Animals raised in factory farms eat diets designed to fatten them quickly and inexpensively. Factory meat at the supermarket costs half what it did in the 1960s and now Americans are used to cheap food. Instead of using meat as a flavoring or special occasion meal, it is now eaten sometimes at three meals a day because it is so affordable.
I wrote previously about cattle material prohibited in animal feed (CMPAF), which means only parts of “high risk” (diseased) dead cattle cannot be used in animal feed (to help prevent mad cow disease). But note that CMPAF can still be used for food fertilizer, composted, or buried. There are no requirements for review of facilities or established frequency of reviews – all of the responsibility is left to the slaughterhouses. Cattle not inspected can still be used, and high-risk cattle do not need to be separated from the other cattle.[1]
Now I’ve combined resources to come up with a list of what actually can still be fed to animals. The main ingredients in animal feed are genetically modified (GMO) corn and GMO soy that are kept at artificially low prices by government subsidies. To further cut costs, factory animal feed may also contain “by-product feedstuff” including:
- Animal by-products (parts of a slaughtered animal that are not directly consumed by humans) – for example, meat and bone meal. This includes fat, gelatin, blood, and offal (internal organs and entrails).

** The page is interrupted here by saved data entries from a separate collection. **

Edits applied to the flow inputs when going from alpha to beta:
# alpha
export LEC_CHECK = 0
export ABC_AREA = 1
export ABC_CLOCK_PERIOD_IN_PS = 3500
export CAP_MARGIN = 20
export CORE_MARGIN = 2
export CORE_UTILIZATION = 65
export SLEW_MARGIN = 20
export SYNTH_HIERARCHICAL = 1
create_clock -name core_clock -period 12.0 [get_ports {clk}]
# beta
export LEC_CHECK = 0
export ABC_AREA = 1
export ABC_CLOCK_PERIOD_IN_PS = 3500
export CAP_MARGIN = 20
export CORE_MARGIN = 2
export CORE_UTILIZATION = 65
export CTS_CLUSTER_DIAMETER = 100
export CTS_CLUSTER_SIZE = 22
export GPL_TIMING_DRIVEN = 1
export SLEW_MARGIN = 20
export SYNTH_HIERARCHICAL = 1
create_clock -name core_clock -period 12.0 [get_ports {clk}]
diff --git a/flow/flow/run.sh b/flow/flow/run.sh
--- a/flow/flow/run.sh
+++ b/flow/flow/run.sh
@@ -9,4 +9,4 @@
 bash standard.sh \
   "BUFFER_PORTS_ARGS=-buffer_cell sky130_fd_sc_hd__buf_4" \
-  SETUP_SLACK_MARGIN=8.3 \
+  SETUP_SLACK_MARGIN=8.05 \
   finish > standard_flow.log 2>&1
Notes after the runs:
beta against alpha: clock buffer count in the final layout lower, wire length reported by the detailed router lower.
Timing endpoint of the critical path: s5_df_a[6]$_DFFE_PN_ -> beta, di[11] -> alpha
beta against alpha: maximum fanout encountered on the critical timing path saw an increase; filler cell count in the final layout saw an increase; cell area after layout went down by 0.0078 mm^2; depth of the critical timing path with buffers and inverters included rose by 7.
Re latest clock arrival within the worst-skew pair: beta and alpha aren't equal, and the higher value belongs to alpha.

- Chicken feather meal, fat, and chicken litter/dried manure, eggs and hatchery
- Alfalfa cubes, barley silage, dried cattle manure, coffee grounds, corn and cob meal, solvents, oat straw, potato waste, wheat, stale pastry, and candy.

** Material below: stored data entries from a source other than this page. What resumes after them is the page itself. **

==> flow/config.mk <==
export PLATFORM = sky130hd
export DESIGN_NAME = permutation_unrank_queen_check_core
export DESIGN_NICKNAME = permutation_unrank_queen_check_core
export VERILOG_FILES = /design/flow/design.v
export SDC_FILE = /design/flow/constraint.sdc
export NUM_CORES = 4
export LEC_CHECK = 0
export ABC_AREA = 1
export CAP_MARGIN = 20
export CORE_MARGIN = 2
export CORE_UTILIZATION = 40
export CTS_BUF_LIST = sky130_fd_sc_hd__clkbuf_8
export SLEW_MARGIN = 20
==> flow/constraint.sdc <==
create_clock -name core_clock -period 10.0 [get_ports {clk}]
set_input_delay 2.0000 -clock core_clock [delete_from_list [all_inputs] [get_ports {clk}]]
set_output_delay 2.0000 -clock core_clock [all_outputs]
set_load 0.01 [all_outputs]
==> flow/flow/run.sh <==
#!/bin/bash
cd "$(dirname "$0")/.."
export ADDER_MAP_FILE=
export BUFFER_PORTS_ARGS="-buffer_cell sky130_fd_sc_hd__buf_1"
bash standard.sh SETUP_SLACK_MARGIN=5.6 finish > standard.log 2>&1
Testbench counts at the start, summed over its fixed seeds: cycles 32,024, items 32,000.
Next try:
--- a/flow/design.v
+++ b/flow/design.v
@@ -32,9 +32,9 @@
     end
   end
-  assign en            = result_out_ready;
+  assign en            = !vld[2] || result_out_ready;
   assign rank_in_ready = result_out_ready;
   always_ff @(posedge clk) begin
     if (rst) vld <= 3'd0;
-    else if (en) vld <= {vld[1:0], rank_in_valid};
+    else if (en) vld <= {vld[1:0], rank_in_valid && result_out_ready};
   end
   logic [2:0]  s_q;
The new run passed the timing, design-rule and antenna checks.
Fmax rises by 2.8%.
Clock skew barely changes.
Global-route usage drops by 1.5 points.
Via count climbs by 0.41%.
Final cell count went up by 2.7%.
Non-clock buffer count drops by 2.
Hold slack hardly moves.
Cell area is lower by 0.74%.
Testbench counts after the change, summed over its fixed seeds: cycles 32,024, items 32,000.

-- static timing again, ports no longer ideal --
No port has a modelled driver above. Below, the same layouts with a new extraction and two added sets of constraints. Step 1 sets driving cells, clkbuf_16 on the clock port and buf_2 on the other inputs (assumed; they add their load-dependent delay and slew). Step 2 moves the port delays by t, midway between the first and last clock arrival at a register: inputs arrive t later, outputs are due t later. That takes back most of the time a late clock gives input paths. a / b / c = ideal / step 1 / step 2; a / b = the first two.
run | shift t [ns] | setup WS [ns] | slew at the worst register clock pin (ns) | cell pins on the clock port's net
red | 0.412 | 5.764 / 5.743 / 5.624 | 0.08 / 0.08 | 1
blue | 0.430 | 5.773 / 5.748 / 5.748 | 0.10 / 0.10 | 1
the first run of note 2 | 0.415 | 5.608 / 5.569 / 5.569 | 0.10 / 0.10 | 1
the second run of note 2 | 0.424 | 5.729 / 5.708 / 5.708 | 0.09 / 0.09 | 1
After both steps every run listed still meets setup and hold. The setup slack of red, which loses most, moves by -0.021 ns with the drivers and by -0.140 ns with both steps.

- Ammonium sulfate (from fertilizer), antibiotics, and any pesticides or herbicides used in the corn and soybean fields.
- Restaurant grease, municipal garbage, and sewage sludge
- Rendered (boiled) ingredients (unfit for human consumption) – for example hair, hoof, beak, neck, bone, blood, eyeballs, entire carcasses from diseased and disabled animals, including millions of euthanized cats and dogs, including the pentobarbital (euthanasia drugs).
- Slaughterhouse byproducts from cows cannot be fed back to cows, but can be used in chicken feed – then the chicken meal can be fed back to cows. [2][3][4][5][6]
Sometimes factory animals are fed infected feed which can cause diseases like salmonella, swine fever, and foot and mouth disease. Meat tastes great but you are what you eat just like animals are what they eat. Fixing the factory animal feed problem is a two-step process. First, we eat less meat to decrease the demand on cheap meat and help us be able to afford higher quality food. Second, we buy meat from local farmers we know who let us visit their farms. Farmers who love their animals will explain how they feed and protect their animals so that they, and in turn we, are not fed garbage.
[1] “Feed Ban Enhancement: Implementation Questions and Answers,” FDA.gov http://www.fda.gov/AnimalVeterinary/GuidanceComplianceEnforcement/ComplianceEnforcement/BovineSpongiformEncephalopathy/ucm114453.htm#By-products_
[2] “The End of Food,” Paul Roberts, Houghton Mifflin Company 2009.
[3] “Food Matters: A Guide to Conscious Eating,” Mark Bittman, Simon & Schuster 2009, pgs 24-27.
[4] “Contemporary Issues in Animal Agriculture,” by Peter Cheeke 3rd ed., Prentice Hall, 2003.
[5] “Commercial Dog Food Facts and Labeling Practices,” Just Food for Dogs, 2015 http://justfoodfordogs.com/learning/commercial-dog-food-facts-labeling/
[6] “The Food Revolution: How Your Diet can Help Save Your Life and Our World,” John Robbins, Conari Press 2001.